BEGIN TASK INPUT

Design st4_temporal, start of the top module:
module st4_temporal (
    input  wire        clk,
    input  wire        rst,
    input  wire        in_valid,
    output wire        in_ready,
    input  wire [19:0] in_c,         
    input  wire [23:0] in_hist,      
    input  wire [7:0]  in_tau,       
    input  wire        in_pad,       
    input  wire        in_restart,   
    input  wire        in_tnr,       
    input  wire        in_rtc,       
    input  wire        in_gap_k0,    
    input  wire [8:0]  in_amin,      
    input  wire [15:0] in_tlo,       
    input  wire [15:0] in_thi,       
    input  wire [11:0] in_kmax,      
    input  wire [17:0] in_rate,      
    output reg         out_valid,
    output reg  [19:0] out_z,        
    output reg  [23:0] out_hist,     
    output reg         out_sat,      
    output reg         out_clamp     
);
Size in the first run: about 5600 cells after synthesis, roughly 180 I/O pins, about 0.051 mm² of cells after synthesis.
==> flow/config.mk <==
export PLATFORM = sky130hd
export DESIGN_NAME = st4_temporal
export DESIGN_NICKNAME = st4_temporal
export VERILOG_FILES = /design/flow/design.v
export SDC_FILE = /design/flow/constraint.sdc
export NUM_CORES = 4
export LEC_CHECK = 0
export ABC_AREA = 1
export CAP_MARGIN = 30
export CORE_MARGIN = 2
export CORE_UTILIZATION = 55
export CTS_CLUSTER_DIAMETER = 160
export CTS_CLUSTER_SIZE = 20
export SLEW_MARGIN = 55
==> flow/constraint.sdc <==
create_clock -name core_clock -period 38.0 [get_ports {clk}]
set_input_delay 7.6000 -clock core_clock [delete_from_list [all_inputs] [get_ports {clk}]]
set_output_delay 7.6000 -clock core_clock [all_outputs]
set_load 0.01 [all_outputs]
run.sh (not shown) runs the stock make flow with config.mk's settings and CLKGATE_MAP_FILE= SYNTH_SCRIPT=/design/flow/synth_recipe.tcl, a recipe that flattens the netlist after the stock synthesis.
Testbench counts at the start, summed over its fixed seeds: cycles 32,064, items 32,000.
From an optimization exercise on the open Yosys and OpenROAD flow, aimed at small area, a short achievable clock period and few clock cycles per item; shortcuts taken in it are not production practice. Function was checked by simulation only, so behaviour that the tests miss may differ from the original. Power is estimated from default activity; no workload was simulated.

// maccol
module maccol (
    input  wire         clk,
    input  wire         rst,           
    input  wire         in_valid,
    output wire         in_ready,
    input  wire         int4,
    input  wire [255:0] a,
    input  wire [255:0] b,
    input  wire [31:0]  acc_in,
    output reg          out_valid,
    output reg  [31:0]  acc_out,
    output reg          acc_sat
);
Settings: LEC_CHECK=0, CAP_MARGIN=20, CORE_MARGIN=2, CORE_UTILIZATION=65, SLEW_MARGIN=60, SYNTH_HIERARCHICAL=1; clock period 20.0 ns.
standard.sh (not shown) runs the stock make flow with config.mk's settings and CLKGATE_MAP_FILE= SYNTH_SCRIPT=/design/flow/synth_recipe.tcl, a recipe that flattens the netlist after the stock synthesis.
==> flow/flow/run.sh <==
#!/bin/bash
# The standard layout, with two changes to how it is made:
#  - the port buffers are the smallest plain buffer (every input and output
#    port still gets its own buffer);
#  - the clock tree uses larger sink clusters and no dummy loads.
set -euo pipefail
export BUFFER_PORTS_ARGS="-buffer_cell sky130_fd_sc_hd__buf_1"
export CTS_ARGS="-sink_clustering_enable -repair_clock_nets -dont_use_dummy_load -sink_clustering_size 30 -sink_clustering_max_diameter 80"
bash standard.sh > orfs_make.log 2>&1
Testbench counts at the start, summed over its fixed seeds: cycles 32,032, items 32,000.
Then changed:
--- a/flow/config.mk
+++ b/flow/config.mk
@@ -11 +11 @@
-export SLEW_MARGIN = 60
+export SLEW_MARGIN = 40
The new run passed the timing, DRC and antenna checks.
Power grows slightly.
Routed wire length hardly moves.
Worst hold slack degrades by 0.0045 ns.
Synthesized area does not change.
Sequential power hardly moves.
First-iteration DRC count shrinks slightly.
Non-clock buffer count shrinks by 1.
Utilization shrinks by 0.11 points.
Setup slack degrades by 0.072 ns.
Design area stays flat.
Clock skew shrinks by 0.037 ns.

END TASK INPUT

▶ _WHAT IS EXPECTED_:
Looking at the data above, write out exactly the lines that start at the one containing "export NUM_CORES = 4" and end at the one containing "set_load 0.01 [all_outputs]"; include both and nothing beyond.

▶ _ANSWER TO THE EXERCISE_:
export NUM_CORES = 4
export LEC_CHECK = 0
export ABC_AREA = 1
export CAP_MARGIN = 30
export CORE_MARGIN = 2
export CORE_UTILIZATION = 55
export CTS_CLUSTER_DIAMETER = 160
export CTS_CLUSTER_SIZE = 20
export SLEW_MARGIN = 55
==> flow/constraint.sdc <==
create_clock -name core_clock -period 38.0 [get_ports {clk}]
set_input_delay 7.6000 -clock core_clock [delete_from_list [all_inputs] [get_ports {clk}]]
set_output_delay 7.6000 -clock core_clock [all_outputs]
set_load 0.01 [all_outputs]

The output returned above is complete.